This Research Topic intends to provide an analysis of the landscape of network approaches applied to biological data and serve as a sourcebook of best practices for dealing with archetypal data types. It will introduce new tools uniquely suited for the challenges of biological network data and will bring together illustrations of remaining problems (as well as corresponding data sets) in biological networks that are not yet addressed. In addition to other poorly served areas of biological network representations, it will highlight the challenges and potential opportunities that exist in situations such as biological networks that have "natural" node orderings or positionings that are independent of edge weights, networks with conditionally-valued edge weights, and metagraph and hypergraph features within biological networks. By highlighting both the current best practices for biological end-users, and areas where current tools could be improved, this Research Topic aims to improve the utilization of network visualization and analytics in the biological sciences, bring potential areas for new contributions to the attention of the broader graph/network community, and invite improvements from areas such as transportation network graphs that have useful but as-yet unexploited applications to biological data.

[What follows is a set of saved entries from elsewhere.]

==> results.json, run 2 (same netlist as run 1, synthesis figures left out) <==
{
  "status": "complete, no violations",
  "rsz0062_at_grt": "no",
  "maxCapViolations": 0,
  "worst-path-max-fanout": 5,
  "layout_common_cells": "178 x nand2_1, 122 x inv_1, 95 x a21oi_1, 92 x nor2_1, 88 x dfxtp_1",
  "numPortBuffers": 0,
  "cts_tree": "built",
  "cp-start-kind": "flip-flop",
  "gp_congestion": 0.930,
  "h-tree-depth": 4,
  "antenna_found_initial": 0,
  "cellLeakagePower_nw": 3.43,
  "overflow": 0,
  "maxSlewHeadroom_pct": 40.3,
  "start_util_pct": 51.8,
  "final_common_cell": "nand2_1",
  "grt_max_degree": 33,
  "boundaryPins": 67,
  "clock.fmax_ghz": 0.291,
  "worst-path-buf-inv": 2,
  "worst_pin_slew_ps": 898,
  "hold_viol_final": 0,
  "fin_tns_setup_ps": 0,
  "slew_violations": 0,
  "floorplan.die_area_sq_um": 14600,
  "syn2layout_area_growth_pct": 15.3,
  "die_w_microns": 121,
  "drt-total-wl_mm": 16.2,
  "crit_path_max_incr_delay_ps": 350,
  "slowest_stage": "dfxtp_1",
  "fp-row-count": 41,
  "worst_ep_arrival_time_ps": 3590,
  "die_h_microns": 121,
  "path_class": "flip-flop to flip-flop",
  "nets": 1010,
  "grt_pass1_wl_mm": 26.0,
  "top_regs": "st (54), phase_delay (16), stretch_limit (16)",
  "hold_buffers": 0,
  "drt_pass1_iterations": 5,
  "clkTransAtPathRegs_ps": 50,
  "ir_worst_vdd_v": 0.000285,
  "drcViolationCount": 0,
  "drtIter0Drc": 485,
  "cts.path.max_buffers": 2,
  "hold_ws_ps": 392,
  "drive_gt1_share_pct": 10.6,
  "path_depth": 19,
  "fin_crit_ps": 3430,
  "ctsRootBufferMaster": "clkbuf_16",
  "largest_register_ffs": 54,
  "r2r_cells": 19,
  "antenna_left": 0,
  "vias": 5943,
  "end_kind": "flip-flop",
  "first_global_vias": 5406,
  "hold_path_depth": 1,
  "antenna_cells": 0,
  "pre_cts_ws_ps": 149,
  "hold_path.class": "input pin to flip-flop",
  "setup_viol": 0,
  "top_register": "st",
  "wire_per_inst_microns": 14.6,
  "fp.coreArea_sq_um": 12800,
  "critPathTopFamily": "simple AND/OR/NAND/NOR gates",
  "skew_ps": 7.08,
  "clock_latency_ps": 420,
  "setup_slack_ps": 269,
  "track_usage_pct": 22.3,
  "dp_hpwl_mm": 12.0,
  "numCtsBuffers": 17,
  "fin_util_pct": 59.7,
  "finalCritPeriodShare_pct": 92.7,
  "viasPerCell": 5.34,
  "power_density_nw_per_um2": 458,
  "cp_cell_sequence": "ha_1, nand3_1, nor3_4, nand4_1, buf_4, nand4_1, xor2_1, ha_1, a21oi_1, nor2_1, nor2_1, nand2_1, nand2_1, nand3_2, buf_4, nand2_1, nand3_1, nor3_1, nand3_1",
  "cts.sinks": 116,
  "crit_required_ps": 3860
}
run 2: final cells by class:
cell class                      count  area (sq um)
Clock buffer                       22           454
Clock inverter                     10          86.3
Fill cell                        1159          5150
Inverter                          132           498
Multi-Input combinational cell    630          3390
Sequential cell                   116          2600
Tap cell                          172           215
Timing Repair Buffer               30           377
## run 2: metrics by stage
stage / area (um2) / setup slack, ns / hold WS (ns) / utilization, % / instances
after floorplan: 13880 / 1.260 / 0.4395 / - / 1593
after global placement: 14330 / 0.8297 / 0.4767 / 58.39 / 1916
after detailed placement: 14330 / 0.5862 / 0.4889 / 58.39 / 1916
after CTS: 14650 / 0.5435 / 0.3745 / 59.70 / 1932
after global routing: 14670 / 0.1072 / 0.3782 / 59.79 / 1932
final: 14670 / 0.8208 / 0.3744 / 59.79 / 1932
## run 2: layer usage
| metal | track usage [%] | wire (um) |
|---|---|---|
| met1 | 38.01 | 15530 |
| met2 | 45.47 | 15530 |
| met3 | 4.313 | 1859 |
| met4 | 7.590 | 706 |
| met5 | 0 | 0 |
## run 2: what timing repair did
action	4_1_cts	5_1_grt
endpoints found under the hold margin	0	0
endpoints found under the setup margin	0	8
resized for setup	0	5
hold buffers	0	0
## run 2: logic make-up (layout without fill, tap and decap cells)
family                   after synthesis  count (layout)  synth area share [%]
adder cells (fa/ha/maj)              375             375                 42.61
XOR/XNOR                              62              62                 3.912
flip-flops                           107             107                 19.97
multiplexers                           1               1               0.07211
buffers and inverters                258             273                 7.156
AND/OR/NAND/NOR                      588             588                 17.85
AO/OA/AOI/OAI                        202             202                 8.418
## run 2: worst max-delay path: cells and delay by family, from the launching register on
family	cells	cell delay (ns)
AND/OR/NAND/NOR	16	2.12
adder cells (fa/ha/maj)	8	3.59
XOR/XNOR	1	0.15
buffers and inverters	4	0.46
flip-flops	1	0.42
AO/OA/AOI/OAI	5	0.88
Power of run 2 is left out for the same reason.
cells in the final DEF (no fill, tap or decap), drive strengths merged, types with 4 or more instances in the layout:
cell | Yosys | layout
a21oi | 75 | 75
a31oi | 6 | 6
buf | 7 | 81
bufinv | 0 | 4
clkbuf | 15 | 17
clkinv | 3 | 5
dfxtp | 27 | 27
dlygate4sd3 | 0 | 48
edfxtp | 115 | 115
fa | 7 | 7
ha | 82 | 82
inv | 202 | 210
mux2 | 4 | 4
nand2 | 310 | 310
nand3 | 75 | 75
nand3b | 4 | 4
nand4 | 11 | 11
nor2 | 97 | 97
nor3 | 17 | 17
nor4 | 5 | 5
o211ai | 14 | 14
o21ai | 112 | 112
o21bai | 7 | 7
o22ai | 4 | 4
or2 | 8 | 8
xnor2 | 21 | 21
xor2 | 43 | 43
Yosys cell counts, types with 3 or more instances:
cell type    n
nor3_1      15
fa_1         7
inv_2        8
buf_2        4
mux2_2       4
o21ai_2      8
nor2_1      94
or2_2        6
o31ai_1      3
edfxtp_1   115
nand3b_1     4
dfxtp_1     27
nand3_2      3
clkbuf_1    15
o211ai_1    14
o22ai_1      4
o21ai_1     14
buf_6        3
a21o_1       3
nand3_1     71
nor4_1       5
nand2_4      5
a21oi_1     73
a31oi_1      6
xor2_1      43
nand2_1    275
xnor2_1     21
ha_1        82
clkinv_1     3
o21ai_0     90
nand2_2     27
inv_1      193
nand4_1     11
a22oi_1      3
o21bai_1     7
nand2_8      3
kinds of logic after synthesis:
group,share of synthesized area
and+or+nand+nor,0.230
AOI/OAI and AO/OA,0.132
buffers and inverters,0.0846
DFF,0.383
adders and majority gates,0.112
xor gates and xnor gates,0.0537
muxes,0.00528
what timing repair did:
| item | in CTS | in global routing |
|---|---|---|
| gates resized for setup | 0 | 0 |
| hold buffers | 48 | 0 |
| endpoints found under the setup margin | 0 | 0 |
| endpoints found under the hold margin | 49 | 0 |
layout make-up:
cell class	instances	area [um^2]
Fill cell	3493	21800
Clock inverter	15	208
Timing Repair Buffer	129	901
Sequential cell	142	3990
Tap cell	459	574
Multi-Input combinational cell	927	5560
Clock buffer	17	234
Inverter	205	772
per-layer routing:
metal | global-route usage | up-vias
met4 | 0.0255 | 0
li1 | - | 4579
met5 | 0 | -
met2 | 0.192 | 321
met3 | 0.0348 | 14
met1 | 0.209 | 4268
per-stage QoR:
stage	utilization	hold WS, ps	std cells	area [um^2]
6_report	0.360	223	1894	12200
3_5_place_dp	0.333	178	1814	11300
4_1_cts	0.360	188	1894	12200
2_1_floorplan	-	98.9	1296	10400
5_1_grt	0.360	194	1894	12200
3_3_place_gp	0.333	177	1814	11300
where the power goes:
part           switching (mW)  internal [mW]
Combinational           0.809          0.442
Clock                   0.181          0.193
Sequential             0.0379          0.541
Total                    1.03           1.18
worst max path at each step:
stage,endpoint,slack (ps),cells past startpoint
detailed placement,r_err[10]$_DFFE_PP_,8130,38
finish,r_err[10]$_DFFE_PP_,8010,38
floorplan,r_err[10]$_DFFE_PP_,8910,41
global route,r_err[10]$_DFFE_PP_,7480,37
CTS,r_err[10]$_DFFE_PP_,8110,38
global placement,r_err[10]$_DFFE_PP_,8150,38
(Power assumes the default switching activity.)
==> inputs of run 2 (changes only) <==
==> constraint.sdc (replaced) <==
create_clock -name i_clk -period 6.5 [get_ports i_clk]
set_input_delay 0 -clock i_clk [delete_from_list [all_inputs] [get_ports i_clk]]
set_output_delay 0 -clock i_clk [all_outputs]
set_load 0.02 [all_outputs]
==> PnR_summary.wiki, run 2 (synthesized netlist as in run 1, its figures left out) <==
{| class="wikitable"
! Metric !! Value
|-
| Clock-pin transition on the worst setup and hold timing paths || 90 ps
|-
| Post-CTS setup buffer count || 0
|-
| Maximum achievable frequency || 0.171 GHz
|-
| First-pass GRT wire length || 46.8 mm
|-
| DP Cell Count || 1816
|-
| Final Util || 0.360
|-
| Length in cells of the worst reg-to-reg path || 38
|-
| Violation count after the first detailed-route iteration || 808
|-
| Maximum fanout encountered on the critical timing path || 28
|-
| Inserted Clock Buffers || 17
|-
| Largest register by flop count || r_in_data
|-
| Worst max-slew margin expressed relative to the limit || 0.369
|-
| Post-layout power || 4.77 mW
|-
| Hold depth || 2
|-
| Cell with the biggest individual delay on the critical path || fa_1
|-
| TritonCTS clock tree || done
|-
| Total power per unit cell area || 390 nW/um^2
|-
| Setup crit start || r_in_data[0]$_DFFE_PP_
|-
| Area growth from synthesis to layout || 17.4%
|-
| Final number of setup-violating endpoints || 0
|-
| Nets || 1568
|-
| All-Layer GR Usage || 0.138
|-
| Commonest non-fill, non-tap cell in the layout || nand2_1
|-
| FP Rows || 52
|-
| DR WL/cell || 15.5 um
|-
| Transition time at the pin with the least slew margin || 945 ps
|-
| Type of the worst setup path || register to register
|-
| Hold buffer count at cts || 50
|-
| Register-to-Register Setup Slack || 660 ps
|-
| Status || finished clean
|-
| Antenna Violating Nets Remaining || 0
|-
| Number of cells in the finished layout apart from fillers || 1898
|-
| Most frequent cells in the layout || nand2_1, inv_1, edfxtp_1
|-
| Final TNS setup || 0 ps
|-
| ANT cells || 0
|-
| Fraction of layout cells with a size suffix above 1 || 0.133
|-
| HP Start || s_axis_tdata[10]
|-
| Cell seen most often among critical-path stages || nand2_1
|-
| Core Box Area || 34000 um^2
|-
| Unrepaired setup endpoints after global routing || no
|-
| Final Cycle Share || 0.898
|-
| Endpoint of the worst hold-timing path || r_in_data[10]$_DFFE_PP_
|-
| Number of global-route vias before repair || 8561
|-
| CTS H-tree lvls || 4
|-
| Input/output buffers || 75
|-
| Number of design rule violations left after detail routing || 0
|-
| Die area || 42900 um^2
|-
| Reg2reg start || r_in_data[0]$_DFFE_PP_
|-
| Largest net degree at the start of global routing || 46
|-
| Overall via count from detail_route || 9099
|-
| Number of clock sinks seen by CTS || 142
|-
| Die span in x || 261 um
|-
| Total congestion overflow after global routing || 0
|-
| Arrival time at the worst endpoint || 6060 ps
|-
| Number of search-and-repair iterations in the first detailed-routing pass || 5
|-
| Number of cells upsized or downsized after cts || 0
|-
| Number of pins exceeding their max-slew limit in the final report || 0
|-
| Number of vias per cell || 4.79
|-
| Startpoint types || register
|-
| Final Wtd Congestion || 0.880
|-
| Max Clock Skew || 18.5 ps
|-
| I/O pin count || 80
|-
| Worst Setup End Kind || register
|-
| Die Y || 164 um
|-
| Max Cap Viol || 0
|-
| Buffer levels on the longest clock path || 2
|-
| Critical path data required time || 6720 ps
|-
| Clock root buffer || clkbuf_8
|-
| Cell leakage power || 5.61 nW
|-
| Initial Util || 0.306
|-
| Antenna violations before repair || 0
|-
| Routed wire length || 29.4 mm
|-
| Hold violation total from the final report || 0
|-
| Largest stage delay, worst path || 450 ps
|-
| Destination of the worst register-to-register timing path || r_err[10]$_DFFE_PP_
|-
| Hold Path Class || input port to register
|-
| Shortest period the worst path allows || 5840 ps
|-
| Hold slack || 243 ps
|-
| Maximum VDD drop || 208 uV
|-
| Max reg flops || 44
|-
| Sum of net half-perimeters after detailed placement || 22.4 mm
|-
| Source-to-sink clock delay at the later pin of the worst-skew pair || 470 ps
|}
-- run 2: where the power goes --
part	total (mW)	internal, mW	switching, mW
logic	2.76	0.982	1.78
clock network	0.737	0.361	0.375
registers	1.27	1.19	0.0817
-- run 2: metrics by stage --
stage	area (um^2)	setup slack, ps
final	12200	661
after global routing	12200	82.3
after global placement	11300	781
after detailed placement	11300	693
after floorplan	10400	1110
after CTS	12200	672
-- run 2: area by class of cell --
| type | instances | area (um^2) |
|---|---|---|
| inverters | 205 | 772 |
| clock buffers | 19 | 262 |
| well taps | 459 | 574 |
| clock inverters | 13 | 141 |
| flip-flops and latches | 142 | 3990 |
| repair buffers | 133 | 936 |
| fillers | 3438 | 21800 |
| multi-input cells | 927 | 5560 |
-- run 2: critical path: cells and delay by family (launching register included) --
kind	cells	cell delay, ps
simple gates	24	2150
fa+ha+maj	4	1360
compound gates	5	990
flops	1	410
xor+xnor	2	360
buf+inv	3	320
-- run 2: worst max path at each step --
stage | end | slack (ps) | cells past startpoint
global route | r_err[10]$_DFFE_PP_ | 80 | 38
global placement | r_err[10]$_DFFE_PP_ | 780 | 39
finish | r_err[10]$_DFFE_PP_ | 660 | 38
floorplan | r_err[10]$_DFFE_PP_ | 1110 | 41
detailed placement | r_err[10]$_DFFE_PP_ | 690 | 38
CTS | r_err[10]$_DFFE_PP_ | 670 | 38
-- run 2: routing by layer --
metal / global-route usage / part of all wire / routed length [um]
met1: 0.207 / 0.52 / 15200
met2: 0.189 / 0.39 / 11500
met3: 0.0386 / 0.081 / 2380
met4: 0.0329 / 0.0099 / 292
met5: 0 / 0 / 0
--- config.mk ---
export PLATFORM = sky130hd
export DESIGN_NAME = square_oscillator_am_pm_fm
export DESIGN_NICKNAME = d
export VERILOG_FILES = /design/src/sv/sqosc_pkg.sv /design/src/sv/square_oscillator_am_pm_fm.sv
export VERILOG_INCLUDE_DIRS = /design/src /design/src/sv
export SDC_FILE = /design/constraint.sdc
export NUM_CORES = 1
export LEC_CHECK = 0
export BUFFER_PORTS_ARGS = -buffer_cell sky130_fd_sc_hd__clkbuf_2
export CAP_MARGIN = 20
export CORE_MARGIN = 2
export CORE_UTILIZATION = 35
export CTS_CLUSTER_DIAMETER = 120
export DETAILED_ROUTE_END_ITERATION = 10
export PLACE_DENSITY = 0.57
export REMOVE_ABC_BUFFERS = 1
export SETUP_SLACK_MARGIN = 0.3
export SLEW_MARGIN = 10
export SYNTH_ARGS = -nofsm -noshare
export SYNTH_HDL_FRONTEND = slang
export SYNTH_SLANG_ARGS = --single-unit
--- constraint.sdc ---
create_clock -name clk -period 14.5 [get_ports clk]
set_input_delay 2.9 -clock clk [delete_from_list [all_inputs] [get_ports clk]]
set_output_delay 2.9 -clock clk [all_outputs]
set_load 0.01 [all_outputs]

This Research Topic accepts - but is not limited to - submissions in any aspect of network or graph visualization or visual-analytic approaches to biological data, such as:
• Reviews detailing current best-practices for specific biological domains for either Exploratory or Explanatory purposes.
• Methods papers introducing new approaches or software tuned to specific biological network-visualization needs in either Exploration or Explanation.
• Research papers comparing or contrasting the performance of different network visualization/analytics approaches to specific biological domain questions and data.
• Position papers illustrating challenges in biological network visualization that are not well-served by current approaches, with corresponding demonstration data sets.
Keywords: Networks, Graphs, Interactions, Dependencies, Non-Linear, Exploration, Analysis, Computational biology, Personalized medicine, QSAR modeling, Deep learning, Machine learning, Graph visualization, Network analysis
Important note: All contributions to this Research Topic must be within the scope of the section and journal to which they are submitted, as defined in their mission statements. Frontiers reserves the right to guide an out-of-scope manuscript to a more suitable section or journal at any stage of peer review.